Here’s the latest reader question, along with my reply!
Allison asks: I’m a female so this may be an unexpected question but here goes: What do you think about removing a car’s catalytic converters? Will it mean noticeably better gas mileage? I’m thinking it will which is why I am thinking about it.
My reply: I’d think carefully about this!
First, if the car is “modern” – which I’ll define as any car designed with integrated emissions controls (so cars designed since the late 1980s) rather than cars designed before emissions controls but had emissions controls grafted onto them (like my ’76 TA) then removing the cats will probably not result in much difference, either MPG-wise or performance-wise. Chiefly because modern, lattice/honeycomb-style cats are pretty efficient and because the engine was designed to work with cats.
Also, if you “delete” the cats your car will fail emissions (visual and functional). If you live in a state/county that requires passing an emissions test to get/renew registration, you’ll be unable to legally drive the car. There are, of course, ways around this – but you have to ask yourself whether it’s worth the time and trouble. For a modern car, it prolly isn’t.
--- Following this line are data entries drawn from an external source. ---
--- src/include/fetch_config.svh ---
`ifndef FETCH_CONFIG_SVH
`define FETCH_CONFIG_SVH

// First PC after reset.
`define FETCH_RESET_PC 32'h0000_0000

// ROM depth in 32-bit words.
`define ROM_WORDS 1024

// Fetch is not permitted at or above this byte address.
`define EXEC_LIMIT 2048

`define ROM_LATENCY 3 // Address handshake to rvalid.

// Initial and maximum packet credits toward decode.
`define FETCH_CREDITS 4

`endif

--- src/source/fetch_pkg.sv ---
package fetch_pkg;

    typedef logic [31:0] addr_t;  // Byte address.
    typedef logic [31:0] inst_t;
    typedef logic [1:0]  resp_t;
    typedef logic [3:0]  cause_t; // RISC-V exception cause.
    typedef logic [2:0]  credit_t;

    // AXI response codes.
    localparam resp_t RESP_OKAY   = 2'd0;
    localparam resp_t RESP_DECERR = 2'd3;

    // Fetch exception causes.
    localparam cause_t CAUSE_MISALIGNED   = 4'd0;
    localparam cause_t CAUSE_ACCESS_FAULT = 4'd1;

    typedef enum logic [1:0] {
        FETCH_IDLE,
        FETCH_WAIT,
        FETCH_HALT
    } fetch_state_t;

endpackage

--- src/source/pma_check.sv ---
`timescale 1ns/1ns
`include "fetch_config.svh"

module pma_check (
    input  logic               clk,
    input  logic               rst,
    input  logic               req_valid,
    input  fetch_pkg::addr_t   req_pc,
    output logic               chk_done,
    output logic               chk_fault,
    output fetch_pkg::cause_t  chk_cause
);
    import fetch_pkg::*;

    logic misaligned;
    logic not_exec;

    assign misaligned = (req_pc[1:0] != 2'b00);
    assign not_exec   = (req_pc >= addr_t'(`EXEC_LIMIT));

    always_ff @(posedge clk or posedge rst) begin
        if (rst) begin
            chk_done  <= 1'b0;
            chk_fault <= 1'b0;
            chk_cause <= CAUSE_MISALIGNED;
        end else begin
            chk_done <= req_valid;
            if (req_valid) begin
                chk_fault <= misaligned || not_exec;
                chk_cause <= misaligned ? CAUSE_MISALIGNED : CAUSE_ACCESS_FAULT; // Alignment first.
            end
        end
    end

endmodule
That said, if you own an older car – one made before the early ’80s – then deleting the cats will give you a significant increase in power/performance as well as MPGs – because the early cats (roughly, 1975 – the first year – through circa 1983 or so) were horribly restrictive and the engines were designed years (decades) before emissions controls came online and so don’t work well with them.
Also – compounding the problem – the rest of the exhaust system in the ’70s and into the ’80s was usually horribly restrictive as well. For example, my Trans-Am’s factory exhaust was a single exhaust and just 2.25 inches in diameter… which worked like a chokehold on the 455 cubic inch (7.5 liter) V8 under the car’s hood!
By deleting the whole exhaust system and replacing it with headers and 2.5 inch dual exhaust without cats, I clawed back 20-30 horsepower without any other mods. Plus the car sounded a lot better!
…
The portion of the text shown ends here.